CT scan reconstruction capabilities allow images
obtained in one plane of space to be reconstructed so
that the images can be evaluated from a different
view. Thus evaluation of the joint from a variety of
perspectives can be made from a single radiation
exposure.
69. Computerized
tomography.
A , Coronal images
illustrate normal
architecture of the right
(R) condyle with
alteration
of the left condyle
resulting from a history
of trauma.
B, Axial views depict
the altered condylar
anatomy referenced
against the
contralateral joint.
70. Magnetic Resonance Imaging
The most effective diagnostic imaging technique to
evaluate TMJ soft tissues is magnetic resonance
imaging.
This technique allows excellent images of intra
articular soft tissue, making MRI a valuable technique
for evaluating disk morphology and position.
MRI images can be obtained showing dynamic joint
function in a cinematic fashion, providing valuable
information about the anatomic components of the
joint during function. The fact that this technique does
not use ionizing radiation is a significant advantage.

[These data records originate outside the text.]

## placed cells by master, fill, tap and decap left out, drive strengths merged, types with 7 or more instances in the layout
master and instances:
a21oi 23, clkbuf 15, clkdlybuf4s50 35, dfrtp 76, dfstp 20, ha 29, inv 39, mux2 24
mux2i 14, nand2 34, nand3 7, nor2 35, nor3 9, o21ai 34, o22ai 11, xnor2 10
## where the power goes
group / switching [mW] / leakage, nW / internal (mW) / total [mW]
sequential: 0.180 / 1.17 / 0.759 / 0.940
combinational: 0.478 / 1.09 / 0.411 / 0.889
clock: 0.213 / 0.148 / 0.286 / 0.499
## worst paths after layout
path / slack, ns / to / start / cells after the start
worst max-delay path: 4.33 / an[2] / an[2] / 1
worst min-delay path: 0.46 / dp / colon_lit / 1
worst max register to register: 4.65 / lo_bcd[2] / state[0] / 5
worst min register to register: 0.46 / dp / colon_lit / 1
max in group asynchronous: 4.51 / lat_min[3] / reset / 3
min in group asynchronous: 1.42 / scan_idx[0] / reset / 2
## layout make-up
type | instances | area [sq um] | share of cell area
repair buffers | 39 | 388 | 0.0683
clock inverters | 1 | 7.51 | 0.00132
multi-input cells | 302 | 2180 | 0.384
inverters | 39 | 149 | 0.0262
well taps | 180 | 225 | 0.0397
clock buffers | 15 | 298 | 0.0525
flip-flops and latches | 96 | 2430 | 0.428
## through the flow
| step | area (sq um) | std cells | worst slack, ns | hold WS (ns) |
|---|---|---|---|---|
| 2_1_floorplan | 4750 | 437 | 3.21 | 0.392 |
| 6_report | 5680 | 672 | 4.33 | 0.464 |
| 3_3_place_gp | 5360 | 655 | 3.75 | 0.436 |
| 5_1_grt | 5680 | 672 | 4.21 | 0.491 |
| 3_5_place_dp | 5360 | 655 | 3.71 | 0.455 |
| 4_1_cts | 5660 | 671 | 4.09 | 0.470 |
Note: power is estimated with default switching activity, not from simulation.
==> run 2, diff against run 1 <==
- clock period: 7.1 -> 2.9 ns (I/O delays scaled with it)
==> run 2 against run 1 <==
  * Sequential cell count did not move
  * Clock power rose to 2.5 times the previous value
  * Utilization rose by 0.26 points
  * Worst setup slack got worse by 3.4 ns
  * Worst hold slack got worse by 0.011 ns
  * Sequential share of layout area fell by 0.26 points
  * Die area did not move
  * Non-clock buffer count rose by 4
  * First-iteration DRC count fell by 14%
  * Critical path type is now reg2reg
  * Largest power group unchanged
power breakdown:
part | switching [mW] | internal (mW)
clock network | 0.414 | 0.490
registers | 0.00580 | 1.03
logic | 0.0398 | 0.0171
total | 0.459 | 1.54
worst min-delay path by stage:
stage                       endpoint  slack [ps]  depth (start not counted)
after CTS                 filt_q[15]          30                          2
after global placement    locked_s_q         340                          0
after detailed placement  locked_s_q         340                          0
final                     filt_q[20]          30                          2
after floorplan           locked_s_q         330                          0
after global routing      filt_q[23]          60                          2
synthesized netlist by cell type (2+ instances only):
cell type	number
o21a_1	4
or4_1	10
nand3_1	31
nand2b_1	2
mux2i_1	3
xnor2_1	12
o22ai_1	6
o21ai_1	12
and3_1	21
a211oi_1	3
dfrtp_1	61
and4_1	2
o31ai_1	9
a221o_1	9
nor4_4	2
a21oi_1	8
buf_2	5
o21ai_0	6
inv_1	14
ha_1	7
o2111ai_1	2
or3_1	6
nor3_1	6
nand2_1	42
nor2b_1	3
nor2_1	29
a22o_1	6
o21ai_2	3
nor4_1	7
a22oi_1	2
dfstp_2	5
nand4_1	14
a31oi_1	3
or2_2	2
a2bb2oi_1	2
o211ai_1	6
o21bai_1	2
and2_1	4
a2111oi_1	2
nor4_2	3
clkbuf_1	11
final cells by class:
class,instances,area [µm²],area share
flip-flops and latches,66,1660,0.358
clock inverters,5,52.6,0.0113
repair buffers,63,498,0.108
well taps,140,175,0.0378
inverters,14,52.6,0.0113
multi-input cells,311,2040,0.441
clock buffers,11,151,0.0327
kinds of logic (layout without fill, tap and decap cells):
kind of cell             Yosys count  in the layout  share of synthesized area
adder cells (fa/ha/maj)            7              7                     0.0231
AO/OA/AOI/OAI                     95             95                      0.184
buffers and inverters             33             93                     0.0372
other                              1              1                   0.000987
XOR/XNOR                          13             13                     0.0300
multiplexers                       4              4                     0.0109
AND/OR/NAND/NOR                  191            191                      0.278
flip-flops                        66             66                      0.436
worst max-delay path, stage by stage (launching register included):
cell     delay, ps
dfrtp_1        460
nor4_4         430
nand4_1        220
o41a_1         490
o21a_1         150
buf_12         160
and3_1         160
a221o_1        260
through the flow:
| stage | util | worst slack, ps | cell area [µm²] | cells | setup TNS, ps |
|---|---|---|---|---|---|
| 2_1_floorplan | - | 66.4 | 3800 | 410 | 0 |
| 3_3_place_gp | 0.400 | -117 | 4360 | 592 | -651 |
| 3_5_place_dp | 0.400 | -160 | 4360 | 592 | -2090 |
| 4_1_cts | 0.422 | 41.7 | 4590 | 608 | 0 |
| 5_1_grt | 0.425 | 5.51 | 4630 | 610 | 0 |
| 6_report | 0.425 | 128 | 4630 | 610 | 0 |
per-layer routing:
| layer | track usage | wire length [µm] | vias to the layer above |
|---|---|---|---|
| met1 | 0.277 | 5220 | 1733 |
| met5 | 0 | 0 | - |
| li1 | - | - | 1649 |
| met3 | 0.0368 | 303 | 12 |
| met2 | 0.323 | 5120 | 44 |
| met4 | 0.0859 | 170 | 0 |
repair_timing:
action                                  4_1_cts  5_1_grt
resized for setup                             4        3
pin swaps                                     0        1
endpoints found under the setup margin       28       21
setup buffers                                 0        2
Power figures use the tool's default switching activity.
[config.mk]
export PLATFORM = sky130hd
export DESIGN_NAME = bcd_count_src
export DESIGN_NICKNAME = d
export VERILOG_FILES = /design/src/rtl/bcd_count_src.sv
export SDC_FILE = /design/constraint.sdc
export NUM_CORES = 1
export LEC_CHECK = 0
export BUFFER_PORTS_ARGS = -buffer_cell sky130_fd_sc_hd__buf_2
export CAP_MARGIN = 20
export CORE_ASPECT_RATIO = 1.1
export CORE_MARGIN = 5
export CORE_UTILIZATION = 30
export CTS_CLUSTER_DIAMETER = 200
export DETAILED_ROUTE_END_ITERATION = 10
export HOLD_SLACK_MARGIN = 0.12
export PLACE_DENSITY = 0.49
export SLEW_MARGIN = 25
export SYNTH_ARGS = -nofsm -noshare
export SYNTH_HDL_FRONTEND = slang
export SYNTH_SLANG_ARGS = --single-unit
[constraint.sdc]
create_clock -name clk -period 4.4 [get_ports clk]
set_input_delay 0.44 -clock clk [delete_from_list [all_inputs] [get_ports clk]]
set_output_delay 0.44 -clock clk [all_outputs]
set_load 0.02 [all_outputs]
[src/rtl/irq_pkg.sv]
// Shared definitions for the interrupt controller: FSM encoding,
// register offsets inside the controller's bus window, and the ID width.
package irq_pkg;

    typedef enum logic [1:0] {
        ST_IDLE  = 2'd0,
        ST_RAISE = 2'd1,
        ST_GAP   = 2'd2
    } irq_state_t;

    localparam logic [7:0] OFF_MASK = 8'd0;
    localparam logic [7:0] OFF_PEND = 8'd1;
    localparam logic [7:0] OFF_STAT = 8'd2;

    localparam int ID_W = 3;

endpackage

[src/rtl/irq_prio_enc.sv]
// Lowest-index-wins priority encoder with a valid flag.
// Purely combinational and N_SRC-parameterised so other arbiters can reuse it.
module irq_prio_enc
    import irq_pkg::*;
#(
    parameter int N_SRC = 4
) (
    input  logic [N_SRC-1:0] req,
    output logic [ID_W-1:0]  idx,
    output logic             valid
);

    // Scan from the top down so the lowest set index is the last one written.
    always_comb begin
        idx   = '0;
        valid = 1'b0;
        for (int i = N_SRC - 1; i >= 0; i--) begin
            idx   = req[i] ? ID_W'(i) : idx;
            valid = req[i] | valid;
        end
    end

endmodule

71. Magnetic resonance image. A, Normal positioning of the
articular disk between the articular eminence and condyle
during translation. B, Image demonstrates anterior disk
displacement without reduction, limiting range of motion.
72. Nuclear Imaging
Nuclear medicine studies involve intravenous injection
of technetium-99, a y-emitting isotope that is
concentrated in areas of active bone metabolism.
Approximately 3 hours after injection of the isotope,
images are obtained using a gamma camera. Single-photon
emission computerized tomography images
can then be used to determine active areas of bone
metabolism.
Although this technique is extremely sensitive, the
information obtained may be difficult to interpret.
Because bone changes, such as degeneration, may
appear identical to repair or regeneration, this
technique must be evaluated cautiously and in
combination with clinical findings.
73. Single-photon
emission computed
tomography (bone
scan). Area of
increased activity is
apparent in both
temporomandibular
joints.
74. Psychological Evaluation
Many patients with temporomandibular pain and
dysfunction of long-standing duration develop
manifestations of chronic pain syndrome behavior.
This complex may include gross exaggeration of
symptoms and clinical depression. The comorbidity of
psychiatric illness and temporomandibular dysfunction
can be as high as 10% to 20% of patients seeking
treatment
A third of these patients is suffering from depression
at the time on initial presentation, whereas more than
two thirds have had a severe depressive episode in
their history.
75. Psychiatric disorders may elicit somatic
components through parafunctional habits
resulting in dystonia and myalgia, and individuals
with chronic pain commonly have a higher
incidence of concomitant anxiety disorders.
Behavioral changes associated with pain and
dysfunction can be elicited in the history through
questions regarding functional limitation that
results from the patient's symptoms.
If the functional limitation appears to be excessive
compared with the patient's clinical signs or the
patient appears to be clinically depressed, further
psychological evaluation may be warranted.